ABOUT THIS TASK: Starting at the top of the entries below, set down every line exactly, please, until you reach the line with "--- a/config.mk", which is included too.

(Beginning of SUPPLIED DATA)

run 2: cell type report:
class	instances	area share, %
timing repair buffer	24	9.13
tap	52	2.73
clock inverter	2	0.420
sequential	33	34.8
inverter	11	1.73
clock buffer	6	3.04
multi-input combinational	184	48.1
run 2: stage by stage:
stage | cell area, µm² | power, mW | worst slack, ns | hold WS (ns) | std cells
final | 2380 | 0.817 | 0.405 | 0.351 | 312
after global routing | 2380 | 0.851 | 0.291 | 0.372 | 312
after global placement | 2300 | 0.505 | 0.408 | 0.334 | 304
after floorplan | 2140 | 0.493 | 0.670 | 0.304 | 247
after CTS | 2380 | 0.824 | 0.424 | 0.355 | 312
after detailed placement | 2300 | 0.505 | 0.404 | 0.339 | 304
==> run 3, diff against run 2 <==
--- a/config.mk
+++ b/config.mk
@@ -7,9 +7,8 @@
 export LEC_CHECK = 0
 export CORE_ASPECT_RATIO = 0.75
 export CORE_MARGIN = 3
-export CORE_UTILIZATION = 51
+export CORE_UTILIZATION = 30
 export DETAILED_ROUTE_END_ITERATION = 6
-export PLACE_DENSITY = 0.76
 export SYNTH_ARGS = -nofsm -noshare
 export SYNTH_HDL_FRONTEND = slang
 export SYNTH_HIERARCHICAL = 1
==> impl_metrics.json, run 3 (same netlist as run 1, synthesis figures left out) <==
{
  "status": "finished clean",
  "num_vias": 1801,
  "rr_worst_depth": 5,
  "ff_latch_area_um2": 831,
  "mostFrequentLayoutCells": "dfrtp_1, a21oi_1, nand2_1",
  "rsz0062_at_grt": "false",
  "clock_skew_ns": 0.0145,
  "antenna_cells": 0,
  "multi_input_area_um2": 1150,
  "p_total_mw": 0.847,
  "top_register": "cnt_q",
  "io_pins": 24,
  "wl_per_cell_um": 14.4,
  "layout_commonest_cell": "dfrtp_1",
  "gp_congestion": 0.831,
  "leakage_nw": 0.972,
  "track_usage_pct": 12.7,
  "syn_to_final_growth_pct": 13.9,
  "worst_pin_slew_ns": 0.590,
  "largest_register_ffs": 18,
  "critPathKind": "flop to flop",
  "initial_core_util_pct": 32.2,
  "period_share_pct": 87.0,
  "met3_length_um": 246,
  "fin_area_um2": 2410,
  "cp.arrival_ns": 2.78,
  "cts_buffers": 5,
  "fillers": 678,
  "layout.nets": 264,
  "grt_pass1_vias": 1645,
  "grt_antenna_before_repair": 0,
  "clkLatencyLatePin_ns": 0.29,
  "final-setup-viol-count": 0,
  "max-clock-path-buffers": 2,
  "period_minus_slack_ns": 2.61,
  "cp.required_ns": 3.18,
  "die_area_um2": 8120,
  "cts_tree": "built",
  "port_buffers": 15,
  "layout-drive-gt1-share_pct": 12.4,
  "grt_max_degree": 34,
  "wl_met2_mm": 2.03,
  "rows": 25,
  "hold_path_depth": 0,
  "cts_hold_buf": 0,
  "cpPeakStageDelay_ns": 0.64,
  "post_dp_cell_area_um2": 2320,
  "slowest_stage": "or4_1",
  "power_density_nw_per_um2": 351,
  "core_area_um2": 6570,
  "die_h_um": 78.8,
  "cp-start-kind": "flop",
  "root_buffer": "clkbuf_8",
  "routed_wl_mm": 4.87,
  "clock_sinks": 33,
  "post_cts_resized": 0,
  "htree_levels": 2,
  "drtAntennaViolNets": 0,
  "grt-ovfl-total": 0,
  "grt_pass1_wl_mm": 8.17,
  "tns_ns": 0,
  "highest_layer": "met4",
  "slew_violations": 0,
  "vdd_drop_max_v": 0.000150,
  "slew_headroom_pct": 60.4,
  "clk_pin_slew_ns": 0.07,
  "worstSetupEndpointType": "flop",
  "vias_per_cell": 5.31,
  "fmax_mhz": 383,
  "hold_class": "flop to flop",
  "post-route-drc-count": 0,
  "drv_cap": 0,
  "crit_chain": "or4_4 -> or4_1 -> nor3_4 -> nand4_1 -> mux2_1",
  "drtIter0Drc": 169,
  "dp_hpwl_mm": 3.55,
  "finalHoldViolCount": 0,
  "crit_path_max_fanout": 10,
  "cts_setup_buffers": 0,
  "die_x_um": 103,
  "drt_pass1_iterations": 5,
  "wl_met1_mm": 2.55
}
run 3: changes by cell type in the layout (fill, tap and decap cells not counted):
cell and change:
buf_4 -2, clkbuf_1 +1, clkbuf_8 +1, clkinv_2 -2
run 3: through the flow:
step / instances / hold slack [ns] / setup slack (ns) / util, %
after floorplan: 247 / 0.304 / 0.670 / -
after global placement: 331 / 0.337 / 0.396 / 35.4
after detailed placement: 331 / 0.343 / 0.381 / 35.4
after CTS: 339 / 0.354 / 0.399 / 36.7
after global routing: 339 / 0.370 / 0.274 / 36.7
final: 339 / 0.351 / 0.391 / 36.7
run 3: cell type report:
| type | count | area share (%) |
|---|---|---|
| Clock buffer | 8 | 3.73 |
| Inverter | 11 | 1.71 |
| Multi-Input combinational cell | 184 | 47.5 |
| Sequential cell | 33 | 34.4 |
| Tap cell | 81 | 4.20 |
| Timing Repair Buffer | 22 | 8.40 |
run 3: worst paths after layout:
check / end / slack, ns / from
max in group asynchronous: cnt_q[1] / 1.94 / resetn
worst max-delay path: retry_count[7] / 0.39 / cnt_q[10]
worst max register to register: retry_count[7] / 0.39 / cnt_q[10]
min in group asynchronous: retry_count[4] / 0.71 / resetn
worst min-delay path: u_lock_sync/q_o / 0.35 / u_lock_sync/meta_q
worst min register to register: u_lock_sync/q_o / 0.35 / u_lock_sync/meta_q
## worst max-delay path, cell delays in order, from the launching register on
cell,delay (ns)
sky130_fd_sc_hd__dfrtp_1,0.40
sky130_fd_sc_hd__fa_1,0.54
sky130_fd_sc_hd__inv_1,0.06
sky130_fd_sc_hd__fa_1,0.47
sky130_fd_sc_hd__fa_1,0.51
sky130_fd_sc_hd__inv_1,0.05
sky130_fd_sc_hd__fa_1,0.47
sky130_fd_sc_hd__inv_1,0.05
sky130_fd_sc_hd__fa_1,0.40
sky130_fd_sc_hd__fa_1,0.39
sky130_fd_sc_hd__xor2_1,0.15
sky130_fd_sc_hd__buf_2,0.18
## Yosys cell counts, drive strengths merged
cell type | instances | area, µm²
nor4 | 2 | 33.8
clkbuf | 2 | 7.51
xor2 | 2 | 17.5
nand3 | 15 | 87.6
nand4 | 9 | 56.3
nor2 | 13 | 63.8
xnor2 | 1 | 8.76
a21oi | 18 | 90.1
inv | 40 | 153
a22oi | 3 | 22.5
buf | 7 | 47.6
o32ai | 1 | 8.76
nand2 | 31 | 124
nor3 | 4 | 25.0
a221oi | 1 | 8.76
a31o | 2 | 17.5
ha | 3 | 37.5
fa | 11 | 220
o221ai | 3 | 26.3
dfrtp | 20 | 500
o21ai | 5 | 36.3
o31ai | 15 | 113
`src/rtl/branch_update_scheduler_pkg.sv`:
```
// Shared definitions for the branch-buffer update path.
//   - Field widths of a branch-buffer entry (tag, index, target, type).
//   - 2-bit direction-counter encodings (SNT/WNT/WT/ST).
//   - upd_t: packed resolved-branch update {tag, index, tar, type, dir, mispred},
//     66 bits, the unit stored in the update FIFO.
//   - FSM state encoding for the scheduler.
package branch_update_scheduler_pkg;

  localparam int IDX_W  = 8;
  localparam int TAG_W  = 22;
  localparam int TAR_W  = 32;
  localparam int TYPE_W = 2;

  localparam logic [1:0] DIR_SNT = 2'b00;
  localparam logic [1:0] DIR_WNT = 2'b01;
  localparam logic [1:0] DIR_WT  = 2'b10;
  localparam logic [1:0] DIR_ST  = 2'b11;

  typedef struct packed {
    logic [TAG_W-1:0]  tag;
    logic [IDX_W-1:0]  index;
    logic [TAR_W-1:0]  tar;
    logic [TYPE_W-1:0] btype;
    logic              dir;
    logic              mispred;
  } upd_t;

  localparam int UPD_W = $bits(upd_t);

  typedef enum logic {
    ST_INIT = 1'b0,
    ST_RUN  = 1'b1
  } state_t;

  function automatic upd_t pack_upd(input logic [TAG_W-1:0]  tag,
                                    input logic [IDX_W-1:0]  index,
                                    input logic [TAR_W-1:0]  tar,
                                    input logic [TYPE_W-1:0] btype,
                                    input logic              dir,
                                    input logic              mispred);
    upd_t u;
    u.tag     = tag;
    u.index   = index;
    u.tar     = tar;
    u.btype   = btype;
    u.dir     = dir;
    u.mispred = mispred;
    return u;
  endfunction

endpackage

```
`src/rtl/branch_update_scheduler_fifo.sv`:
```
// bu_fifo: DEPTH-entry update queue with two ordered write ports and one
// read port.
//   clk, resetn        clock, asynchronous active-low reset (pointers/count only)
//   wr0_en/wr0_data    first write of the cycle
//   wr1_en/wr1_data    second write of the cycle, stored after wr0
//   rd_en              pop the head this cycle
//   rd_data            current head entry (combinational)
//   count              occupancy, 0..DEPTH
// Full and empty are told apart by count, never by pointer equality. The
// caller guarantees it never overflows or underflows the queue.
module bu_fifo
  import branch_update_scheduler_pkg::*;
#(
  parameter int DEPTH = 4,
  parameter int W     = UPD_W
) (
  input  logic                       clk,
  input  logic                       resetn,
  input  logic                       wr0_en,
  input  logic [W-1:0]               wr0_data,
  input  logic                       wr1_en,
  input  logic [W-1:0]               wr1_data,
  input  logic                       rd_en,
  output logic [W-1:0]               rd_data,
  output logic [$clog2(DEPTH+1)-1:0] count
);

  localparam int PTR_W = $clog2(DEPTH);
  localparam int CNT_W = $clog2(DEPTH+1);

  logic [W-1:0]     mem [DEPTH];
  logic [PTR_W-1:0] wptr;
  logic [PTR_W-1:0] rptr;
  logic [PTR_W-1:0] wptr_second;
  logic [PTR_W-1:0] n_wr;

  // Slot-1 lands just after slot-0 when both write; DEPTH is a power of two,
  // so pointer arithmetic wraps naturally.
  always_comb begin
    n_wr        = PTR_W'(wr0_en) + PTR_W'(wr1_en);
    wptr_second = wptr + PTR_W'(wr0_en);
    rd_data     = mem[rptr];
  end

  always_ff @(posedge clk) begin
    if (wr0_en) mem[wptr] <= wr0_data;
    if (wr1_en) mem[wptr_second] <= wr1_data;
  end

  always_ff @(posedge clk or negedge resetn) begin
    if (!resetn) begin
      wptr  <= '0;
      rptr  <= '0;
      count <= '0;
    end else begin
      wptr  <= wptr + n_wr;
      rptr  <= rptr + PTR_W'(rd_en);
      count <= count + CNT_W'(wr0_en) + CNT_W'(wr1_en) - CNT_W'(rd_en);
    end
  end

endmodule

```
`src/rtl/branch_update_scheduler.sv`:
```
// branch_update_scheduler: sole writer of the 256-entry direct-mapped branch
// buffer.
//   clk, resetn              clock, asynchronous active-low reset
//   upd0_* / upd1_*          resolved branches from the dual-issue ID stage
//                            (valid, index, tag, tar, type, dir, mispred)
//   stall_req                <2 free queue slots next cycle, or init sweep active
//   init_busy                init sweep active; updates are ignored
//   wr_en                    direction-counter update strobe
//   wr_entry_en              tag/target/type/valid rewrite strobe
//   wr_init                  init write (buffer forces dir=INIT_DIR, valid=0)
//   wr_index/tag/tar/type    write address and entry data
//   wr_dir                   taken bit for the counter step
//   wr_valid                 valid bit to store (zero target never validates)
//   drop_cnt                 saturating count of updates rejected for space
// After reset the whole table is swept once (the buffer does not clear on
// reset). Then up to two updates per cycle are queued and one write per
// cycle is issued, registered.
module branch_update_scheduler
  import branch_update_scheduler_pkg::*;
#(
  parameter int         DEPTH    = 4,
  parameter logic [1:0] INIT_DIR = DIR_WNT
) (
  input  logic              clk,
  input  logic              resetn,
  input  logic              upd0_valid,
  input  logic [IDX_W-1:0]  upd0_index,
  input  logic [TAG_W-1:0]  upd0_tag,
  input  logic [TAR_W-1:0]  upd0_tar,
  input  logic [TYPE_W-1:0] upd0_type,
  input  logic              upd0_dir,
  input  logic              upd0_mispred,
  input  logic              upd1_valid,
  input  logic [IDX_W-1:0]  upd1_index,
  input  logic [TAG_W-1:0]  upd1_tag,
  input  logic [TAR_W-1:0]  upd1_tar,
  input  logic [TYPE_W-1:0] upd1_type,
  input  logic              upd1_dir,
  input  logic              upd1_mispred,
  output logic              stall_req,
  output logic              init_busy,
  output logic              wr_en,
  output logic              wr_entry_en,
  output logic              wr_init,
  output logic [IDX_W-1:0]  wr_index,
  output logic [TAG_W-1:0]  wr_tag,
  output logic [TAR_W-1:0]  wr_tar,
  output logic [TYPE_W-1:0] wr_type,
  output logic              wr_dir,
  output logic              wr_valid,
  output logic [7:0]        drop_cnt
);

  localparam int              CNT_W    = $clog2(DEPTH+1);
  localparam int              FREE_W   = CNT_W + 1;
  localparam logic [IDX_W-1:0] LAST_IDX = {IDX_W{1'b1}};

  function automatic logic [7:0] sat_add_u8(input logic [7:0] a,
                                            input logic [1:0] inc);
    logic [8:0] s;
    s = {1'b0, a} + {7'b0, inc};
    return s[8] ? 8'hFF : s[7:0];
  endfunction

  state_t           state;
  state_t           state_next;
  logic [IDX_W-1:0] sweep_ptr;

  logic [CNT_W-1:0]  fifo_cnt;
  logic [CNT_W-1:0]  cnt_next;
  logic [FREE_W-1:0] free;
  logic              run;
  logic              fifo_nonempty;
  logic              acc0;
  logic              acc1;
  logic [1:0]        ndrop;
  upd_t              u0;
  upd_t              u1;
  upd_t              first_acc;
  upd_t              fifo_head;
  upd_t              fifo_wr0_data;
  upd_t              fifo_wr1_data;
  logic              fifo_wr0_en;
  logic              fifo_wr1_en;
  logic              fifo_rd_en;
  upd_t              wr_sel_p0;
  logic              vld_p0;

  // ---------------- FSM: state register ----------------
  always_ff @(posedge clk or negedge resetn) begin
    if (!resetn) state <= ST_INIT;
    else         state <= state_next;
  end

  // ---------------- FSM: next state ----------------
  always_comb begin
    state_next = state;
    case (state)
      ST_INIT: if (sweep_ptr == LAST_IDX) state_next = ST_RUN;
      ST_RUN:  state_next = ST_RUN;
      default: state_next = ST_INIT;
    endcase
  end

  // ---------------- FSM: outputs ----------------
  always_comb begin
    init_busy = (state == ST_INIT);
  end

  always_ff @(posedge clk or negedge resetn) begin
    if (!resetn)               sweep_ptr <= '0;
    else if (state == ST_INIT) sweep_ptr <= sweep_ptr + 1'b1;
  end

  // ---------------- p0: accept, queue and pick this cycle's write ----------------
  // The head leaves every cycle the queue is non-empty, which frees a slot
  // for this cycle's arrivals. With an empty queue the first accepted update
  // bypasses straight to the output register, so latency is one cycle.
  always_comb begin
    u0 = pack_upd(upd0_tag, upd0_index, upd0_tar, upd0_type, upd0_dir, upd0_mispred);
    u1 = pack_upd(upd1_tag, upd1_index, upd1_tar, upd1_type, upd1_dir, upd1_mispred);

    run           = (state == ST_RUN);
    fifo_nonempty = (fifo_cnt != '0);
    free          = FREE_W'(DEPTH) - FREE_W'(fifo_cnt) + FREE_W'(fifo_nonempty);

    acc0 = run && upd0_valid && (free >= FREE_W'(1));
    acc1 = run && upd1_valid && (free >= (acc0 ? FREE_W'(2) : FREE_W'(1)));

    ndrop = {1'b0, run && upd0_valid && !acc0} + {1'b0, run && upd1_valid && !acc1};

    first_acc = acc0 ? u0 : u1;

    fifo_rd_en    = fifo_nonempty;
    fifo_wr0_en   = 1'b0;
    fifo_wr0_data = u1;
    fifo_wr1_en   = 1'b0;
    fifo_wr1_data = u1;
    vld_p0        = 1'b0;
    wr_sel_p0     = fifo_head;

    if (fifo_nonempty) begin
      vld_p0        = 1'b1;
      wr_sel_p0     = fifo_head;
      fifo_wr0_en   = acc0 || acc1;
      fifo_wr0_data = first_acc;
      fifo_wr1_en   = acc0 && acc1;
      fifo_wr1_data = u1;
    end else begin
      vld_p0        = acc0 || acc1;
      wr_sel_p0     = first_acc;
      fifo_wr0_en   = acc0 && acc1;
      fifo_wr0_data = u1;
    end

    cnt_next = fifo_cnt + CNT_W'(acc0) + CNT_W'(acc1) - CNT_W'(vld_p0);
  end

  bu_fifo #(
    .DEPTH (DEPTH),
    .W     (UPD_W)
  ) u_fifo (
    .clk      (clk),
    .resetn   (resetn),
    .wr0_en   (fifo_wr0_en),
    .wr0_data (fifo_wr0_data),
    .wr1_en   (fifo_wr1_en),
    .wr1_data (fifo_wr1_data),
    .rd_en    (fifo_rd_en),
    .rd_data  (fifo_head),
    .count    (fifo_cnt)
  );

  // ---------------- p1: registered status ----------------
  always_ff @(posedge clk or negedge resetn) begin
    if (!resetn) begin
      stall_req <= 1'b1;
      drop_cnt  <= '0;
    end else begin
      stall_req <= (state_next == ST_INIT) || (cnt_next > CNT_W'(DEPTH - 2));
      drop_cnt  <= sat_add_u8(drop_cnt, ndrop);
    end
  end

  // ---------------- p1: registered write port ----------------
  // Init writes carry the taken-ness of INIT_DIR on wr_dir (0 for WNT); the
  // buffer itself loads the full INIT_DIR value when wr_init is set.
  always_ff @(posedge clk or negedge resetn) begin
    if (!resetn) begin
      wr_en       <= 1'b0;
      wr_entry_en <= 1'b0;
      wr_init     <= 1'b0;
      wr_index    <= '0;
      wr_tag      <= '0;
      wr_tar      <= '0;
      wr_type     <= '0;
      wr_dir      <= 1'b0;
      wr_valid    <= 1'b0;
    end else if (state == ST_INIT) begin
      wr_en       <= 1'b1;
      wr_entry_en <= 1'b0;
      wr_init     <= 1'b1;
      wr_index    <= sweep_ptr;
      wr_tag      <= '0;
      wr_tar      <= '0;
      wr_type     <= '0;
      wr_dir      <= INIT_DIR[1];
      wr_valid    <= 1'b0;
    end else begin
      wr_en       <= vld_p0;
      wr_entry_en <= vld_p0 && wr_sel_p0.mispred;
      wr_init     <= 1'b0;
      if (vld_p0) begin
        wr_index <= wr_sel_p0.index;
        wr_tag   <= wr_sel_p0.tag;
        wr_tar   <= wr_sel_p0.tar;
        wr_type  <= wr_sel_p0.btype;
        wr_dir   <= wr_sel_p0.dir;
        wr_valid <= |wr_sel_p0.tar;
      end
    end
  end

endmodule

```
`config.mk`:
```
export PLATFORM = sky130hd
export DESIGN_NAME = branch_update_scheduler
export DESIGN_NICKNAME = d
export VERILOG_FILES = /design/src/rtl/branch_update_scheduler_pkg.sv /design/src/rtl/branch_update_scheduler_fifo.sv /design/src/rtl/branch_update_scheduler.sv
export SDC_FILE = /design/constraint.sdc
export NUM_CORES = 1
export LEC_CHECK = 0
export ABC_AREA = 1
export BUFFER_PORTS_ARGS = -buffer_cell sky130_fd_sc_hd__buf_2
export CAP_MARGIN = 10
export CORE_ASPECT_RATIO = 1.75
export CORE_MARGIN = 1.5
export CORE_UTILIZATION = 30
export DETAILED_ROUTE_END_ITERATION = 8
export HOLD_SLACK_MARGIN = 0.05
export PLACE_DENSITY_LB_ADDON = 0.2
export SLEW_MARGIN = 20
export SYNTH_ARGS = -nofsm -noshare
export SYNTH_HDL_FRONTEND = slang
export SYNTH_HIERARCHICAL = 1
export SYNTH_SLANG_ARGS = --single-unit
```
`constraint.sdc`:
```
create_clock -name clk -period 21.1 [get_ports clk]
set_clock_uncertainty 0.05 [all_clocks]
set_input_delay 1.055 -clock clk [delete_from_list [all_inputs] [get_ports clk]]
set_output_delay 1.055 -clock clk [all_outputs]
set_load 0.03 [all_outputs]
```
==> flow_metrics.env <==
export IMPL_status="finished clean"
export IMPL_num_rows=126
export IMPL_drt_wl_total_mm=72.51
export IMPL_cts_clk_slew_worst_paths_ns=0.07
export IMPL_postCtsSetupBuffers=0
export IMPL_synthFlopType="edfxtp_1"
export IMPL_crit_family="simple AND/OR/NAND/NOR gates"
export IMPL_die_w_um=201.0
export IMPL_slew_headroom_pct=23.66
export IMPL_p_clk_share_pct=45.8
export IMPL_start_util_pct=30.42
export IMPL_post_drt_wl_per_cell_um=20.28
export IMPL_numClockSinks=358
export IMPL_pwr_share_seq_pct=49.2
export IMPL_tightest_slew_ns=1.145
export IMPL_die_height_um=349.4
export IMPL_ioPinCount=215
export IMPL_ys_seq_area_share_pct=49.97
export IMPL_critPathSlowestCell="buf_4"
export IMPL_synthArstFlopShare_pct=26.26
export IMPL_grt_pass1_vias=18080
export IMPL_fin_nets=2799
export IMPL_drc=0
export IMPL_track_usage_pct=20.24
export IMPL_drive_gt1_share_pct=13.59
export IMPL_clock_path_buffers=3
export IMPL_drt_initial_drc_count=1488
export IMPL_p_leak_nw=10.34
export IMPL_p_switching_w=0.0003512
export IMPL_dpl_hpwl_mm=43.52
export IMPL_ys_seq_elements=358
export IMPL_ant_nets=0
export IMPL_synth_cells=2556
export IMPL_power_internal_w=0.001187
export IMPL_grt_max_degree=95
export IMPL_max_freq_mhz=140.7
export IMPL_overflow=0
export IMPL_syn2layout_area_growth_pct=13.51
export IMPL_cts_made_buffers=39
export IMPL_synth_fp_nets=2707
export IMPL_fill_cells=7065
export IMPL_grt_pass1_wl_mm=109.2
export IMPL_power_density_nw_per_um2=65.85
export IMPL_cts_resized=0
export IMPL_critPathKind="reg2reg"
export IMPL_hold_path_class="in2async"
export IMPL_dr_total_vias=18350
export IMPL_core_area_um2=67630
export IMPL_dr_pass1_iters=6
export IMPL_finalCriticalPeriod_ns=7.106
export IMPL_max_cap_viol_count=0
export IMPL_cp_arrival_ns=7.23
export IMPL_fin_crit_sh_pct=33.68
export IMPL_rsz0062_at_grt="no"
export IMPL_place_gp_congestion=0.8115
export IMPL_finalSetupViolCount=0
export IMPL_final_setup_tns_ns=0
export IMPL_layout_commonest_cell="nand2_1"
export IMPL_path_buf_inv=4
export IMPL_final_cell_mix="nand2_1, nand3_1, edfxtp_1"
export IMPL_slew_violations=0
export IMPL_synth_edf_count=264
export IMPL_final_core_util_pct=34.53
export IMPL_p_sw_share_pct=22.84
export IMPL_placement_io_buffers=214
export IMPL_syn_area_um2=20570
export IMPL_cp_max_fo=66
export IMPL_endpoint_kind="flop"
export IMPL_report_final_hold_viol_count=0
export IMPL_path_cells="inv_1, ha_1, nor2_1, nand2_1, nand2_2, nand2_4, buf_4, ha_1, o21ai_0, nand2_1, nand3_1, nand2_1, nand2_1, nand2_1, ha_1, nor2_4, buf_4, nand3_4, o21ai_4, buf_4"
export IMPL_ctsHtreeMaxLevel=2
export IMPL_clock_latency_ns=0.55
export IMPL_required_ns=21.23
export IMPL_cts_tree="yes"
export IMPL_post_synth_cell_area_avg_um2=8.050
export IMPL_viasPerCell=5.132
export IMPL_crit_top_cell="nand2_1"
export IMPL_combPwrFrac_pct=5.0
export IMPL_slowest_delay_ns=0.78
export IMPL_peakVddDrop_mv=0.05819
export IMPL_cts_hold_fix_buffers=0
export IMPL_yosysWarnings=6
export IMPL_dieArea_um2=70220
export IMPL_cts_root_buf="clkbuf_16"
export IMPL_startpoint_type="flop"
export IMPL_synth_distinct_cells=34
export IMPL_grt_antenna_before_repair=8
==> path summary, 6_finish.rpt <==
| check | end | cells after the start | startpoint | slack [ns] |
|---|---|---|---|---|
| max in group asynchronous | wr_tar[4]$_DFFE_PN0P_ | 2 | resetn | 19.48 |
| setup / recovery | u_fifo/mem[0][6]$_DFFE_PP_ | 20 | u_fifo/count[1]$_DFF_PN0_ | 13.99 |
| min in group clk | wr_tar[26]$_DFFE_PN0P_ | 2 | wr_tar[26]$_DFFE_PN0P_ | 0.43 |
| hold reg to reg | wr_tar[26]$_DFFE_PN0P_ | 2 | wr_tar[26]$_DFFE_PN0P_ | 0.43 |
| setup reg to reg | u_fifo/mem[0][6]$_DFFE_PP_ | 20 | u_fifo/count[1]$_DFF_PN0_ | 13.99 |
| hold / removal | wr_tag[6]$_DFFE_PN0P_ | 1 | resetn | 0.40 |
==> registers in the layout, summed over array words and instances (netlist names), 3 cells and up <==
name          flops
u_fifo/count      3
u_fifo/mem      264
drop_cnt          8
wr_tar           32
sweep_ptr         8
wr_tag           22
wr_index          8
==> metal layers <==
layer	wire, µm	global-route usage, %	vias up
met4	2681	8.286	6
met1	28720	23.68	8818
met3	3795	2.505	148
li1	-	-	8704
met2	37260	37.14	676
met5	44	0	-
==> cell usage after synthesis (4+ instances only) <==
| master | number | area, µm² |
|---|---|---|
| nand2_1 | 937 | 3517 |
| nand3_1 | 340 | 1702 |
| edfxtp_1 | 264 | 7928 |
| inv_1 | 187 | 701.9 |
| o211ai_1 | 140 | 1051 |
| o21ai_0 | 113 | 565.5 |
| nor2_1 | 105 | 394.1 |
| dfrtp_1 | 93 | 2327 |
| buf_2 | 77 | 385.4 |
| clkbuf_1 | 57 | 214.0 |
| a31oi_1 | 33 | 206.5 |
| or2_2 | 32 | 200.2 |
| a21oi_1 | 27 | 135.1 |
| buf_6 | 25 | 281.5 |
| o21ai_1 | 22 | 110.1 |
| buf_1 | 18 | 67.56 |
| buf_4 | 12 | 90.09 |
| nand2_2 | 12 | 75.07 |
| ha_1 | 9 | 112.6 |
| mux2i_1 | 9 | 90.09 |
| xor2_1 | 9 | 78.83 |
| a22oi_1 | 6 | 45.04 |
| fa_1 | 6 | 120.1 |
| inv_2 | 6 | 22.52 |
| nand3_2 | 4 | 40.04 |
==> power by group through the flow <==
stage	registers [W]	clock network, W	logic [W]
finish	0.000757	0.000704	0.0000774
global route	0.000756	0.000745	0.0000885
CTS	0.000757	0.000723	0.0000778
detailed placement	0.000771	0	0.0000775
global placement	0.000771	0	0.0000752
floorplan	0.000771	0	0.0000370
==> kinds of logic (layout without fill, tap and decap cells) <==
kind of cell,Yosys count,count (layout),share of synthesized area [%]
AO/OA/AOI/OAI,343,343,10.34
XOR/XNOR,12,12,0.5109
adder cells (fa/ha/maj),15,15,1.131
buffers and inverters,382,504,8.568
flip-flops,358,358,49.97
multiplexers,9,9,0.4379
other,0,2,0
AND/OR/NAND/NOR,1437,1437,29.04
==> cell type report <==
| type | instances | area (µm²) | share of cell area, % |
|---|---|---|---|
| Sequential cell | 358 | 10290 | 44.05 |
| Multi-Input combinational cell | 1816 | 8638 | 36.99 |
| Timing Repair Buffer | 240 | 1292 | 5.534 |
| Tap cell | 896 | 1121 | 4.800 |
| Clock buffer | 49 | 1096 | 4.693 |
| Inverter | 193 | 732.0 | 3.134 |
| Clock inverter | 22 | 181.4 | 0.7768 |
| Antenna cell | 2 | 5.005 | 0.02143 |
==> stage by stage <==
step	power (W)	setup WS, ns	hold WS, ns	instance area (µm²)	instances
after global routing	0.001589	13.50	0.4257	23350	3576
after global placement	0.0008465	14.06	0.4127	22030	3502
after CTS	0.001557	13.95	0.4117	23310	3573
after detailed placement	0.0008488	13.98	0.4201	22040	3502
after floorplan	0.0008084	13.04	0.4131	20570	2556
final	0.001538	13.99	0.3964	23350	3576
Note: power is estimated with default switching activity, not from simulation.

(End of SUPPLIED DATA)

OUTPUT OF THE TASK:
run 2: cell type report:
class	instances	area share, %
timing repair buffer	24	9.13
tap	52	2.73
clock inverter	2	0.420
sequential	33	34.8
inverter	11	1.73
clock buffer	6	3.04
multi-input combinational	184	48.1
run 2: stage by stage:
stage | cell area, µm² | power, mW | worst slack, ns | hold WS (ns) | std cells
final | 2380 | 0.817 | 0.405 | 0.351 | 312
after global routing | 2380 | 0.851 | 0.291 | 0.372 | 312
after global placement | 2300 | 0.505 | 0.408 | 0.334 | 304
after floorplan | 2140 | 0.493 | 0.670 | 0.304 | 247
after CTS | 2380 | 0.824 | 0.424 | 0.355 | 312
after detailed placement | 2300 | 0.505 | 0.404 | 0.339 | 304
==> run 3, diff against run 2 <==
--- a/config.mk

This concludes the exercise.